##### WORKING DATA #####
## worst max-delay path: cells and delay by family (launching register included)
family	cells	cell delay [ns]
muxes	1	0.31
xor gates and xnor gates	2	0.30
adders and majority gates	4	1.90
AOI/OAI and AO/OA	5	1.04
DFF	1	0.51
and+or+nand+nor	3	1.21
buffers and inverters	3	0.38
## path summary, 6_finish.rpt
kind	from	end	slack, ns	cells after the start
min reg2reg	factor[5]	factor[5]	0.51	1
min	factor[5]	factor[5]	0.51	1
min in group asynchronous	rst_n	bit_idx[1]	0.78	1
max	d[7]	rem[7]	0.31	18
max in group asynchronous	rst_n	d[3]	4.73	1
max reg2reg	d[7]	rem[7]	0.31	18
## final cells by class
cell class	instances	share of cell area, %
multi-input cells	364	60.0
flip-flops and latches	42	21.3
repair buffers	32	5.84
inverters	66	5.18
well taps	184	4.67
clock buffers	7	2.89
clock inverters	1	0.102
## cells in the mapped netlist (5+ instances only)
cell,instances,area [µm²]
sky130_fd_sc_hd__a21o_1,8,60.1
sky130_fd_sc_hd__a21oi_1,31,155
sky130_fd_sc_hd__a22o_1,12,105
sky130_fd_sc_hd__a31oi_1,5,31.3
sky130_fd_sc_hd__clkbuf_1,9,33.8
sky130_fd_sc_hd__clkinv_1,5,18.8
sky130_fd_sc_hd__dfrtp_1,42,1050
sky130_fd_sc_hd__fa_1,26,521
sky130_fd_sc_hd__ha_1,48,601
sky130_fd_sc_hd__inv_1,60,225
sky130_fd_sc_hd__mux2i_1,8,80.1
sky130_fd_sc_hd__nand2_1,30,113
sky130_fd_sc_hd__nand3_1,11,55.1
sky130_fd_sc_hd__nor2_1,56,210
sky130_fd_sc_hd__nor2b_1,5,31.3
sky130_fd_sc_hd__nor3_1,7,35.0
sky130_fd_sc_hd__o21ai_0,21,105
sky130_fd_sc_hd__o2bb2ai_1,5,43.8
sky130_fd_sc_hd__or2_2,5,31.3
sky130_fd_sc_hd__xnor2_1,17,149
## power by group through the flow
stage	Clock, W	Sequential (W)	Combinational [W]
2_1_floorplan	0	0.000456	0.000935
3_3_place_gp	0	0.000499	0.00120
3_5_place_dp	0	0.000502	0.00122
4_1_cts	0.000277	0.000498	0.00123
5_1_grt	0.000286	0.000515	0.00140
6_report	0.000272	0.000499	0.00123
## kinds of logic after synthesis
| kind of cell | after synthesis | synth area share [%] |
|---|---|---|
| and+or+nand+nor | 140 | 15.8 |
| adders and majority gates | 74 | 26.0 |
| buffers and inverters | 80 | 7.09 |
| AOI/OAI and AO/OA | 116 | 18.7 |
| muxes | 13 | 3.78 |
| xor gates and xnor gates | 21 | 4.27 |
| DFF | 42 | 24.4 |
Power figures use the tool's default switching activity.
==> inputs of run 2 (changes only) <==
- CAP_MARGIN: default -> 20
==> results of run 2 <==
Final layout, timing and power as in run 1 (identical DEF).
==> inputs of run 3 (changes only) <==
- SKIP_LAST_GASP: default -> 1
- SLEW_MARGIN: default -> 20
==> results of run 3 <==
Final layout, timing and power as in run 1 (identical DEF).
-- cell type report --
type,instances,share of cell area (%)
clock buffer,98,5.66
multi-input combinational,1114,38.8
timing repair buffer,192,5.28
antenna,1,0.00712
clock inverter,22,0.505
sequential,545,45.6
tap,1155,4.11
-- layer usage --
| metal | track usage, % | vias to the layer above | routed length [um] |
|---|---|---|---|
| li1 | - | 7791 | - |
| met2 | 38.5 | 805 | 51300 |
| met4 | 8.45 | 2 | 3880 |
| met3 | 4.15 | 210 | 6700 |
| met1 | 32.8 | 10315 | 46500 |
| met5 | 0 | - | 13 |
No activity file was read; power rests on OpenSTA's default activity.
[config.mk]
export PLATFORM = sky130hd
export DESIGN_NAME = seq_sub_32
export DESIGN_NICKNAME = d
export VERILOG_FILES = /design/src/rtl/seq_sub_32.sv
export SDC_FILE = /design/constraint.sdc
export NUM_CORES = 1
export LEC_CHECK = 0
export ABC_AREA = 1
export CAP_MARGIN = 15
export CORE_ASPECT_RATIO = 0.5
export CORE_UTILIZATION = 30
export CTS_CLUSTER_DIAMETER = 80
export CTS_CLUSTER_SIZE = 40
export DETAILED_ROUTE_END_ITERATION = 8
export SLEW_MARGIN = 20
export SYNTH_ARGS = -nofsm -noshare
export SYNTH_HDL_FRONTEND = slang
export SYNTH_SLANG_ARGS = --single-unit
[constraint.sdc]
create_clock -name clock -period 6.54 [get_ports clock]
set_input_delay 1.962 -clock clock [delete_from_list [all_inputs] [get_ports clock]]
set_output_delay 1.962 -clock clock [all_outputs]
set_load 0.03 [all_outputs]
File: config.mk
export PLATFORM = sky130hd
export DESIGN_NAME = add_sequencer
export DESIGN_NICKNAME = d
export VERILOG_FILES = /design/src/rtl/add_sequencer.sv
export SDC_FILE = /design/constraint.sdc
export NUM_CORES = 1
export LEC_CHECK = 0
export CAP_MARGIN = 20
export CORE_MARGIN = 3
export CORE_UTILIZATION = 35
export DETAILED_ROUTE_END_ITERATION = 6
export PLACE_DENSITY_LB_ADDON = 0.15
export REMOVE_ABC_BUFFERS = 1
export SETUP_SLACK_MARGIN = 0.2
export SYNTH_ARGS = -nofsm -noshare
export SYNTH_HDL_FRONTEND = slang
export SYNTH_SLANG_ARGS = --single-unit
File: constraint.sdc
create_clock -name clk -period 2.7 [get_ports clk]
set_clock_uncertainty 0.2 [all_clocks]
set_input_delay 0.27 -clock clk [delete_from_list [all_inputs] [get_ports clk]]
set_output_delay 0.27 -clock clk [all_outputs]
set_load 0.02 [all_outputs]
#####
### ACTION ITEM
Look through the entries and find each line that has the string "only". Copy those lines.

### ANSWER BELOW
## cells in the mapped netlist (5+ instances only)
==> inputs of run 2 (changes only) <==
==> inputs of run 3 (changes only) <==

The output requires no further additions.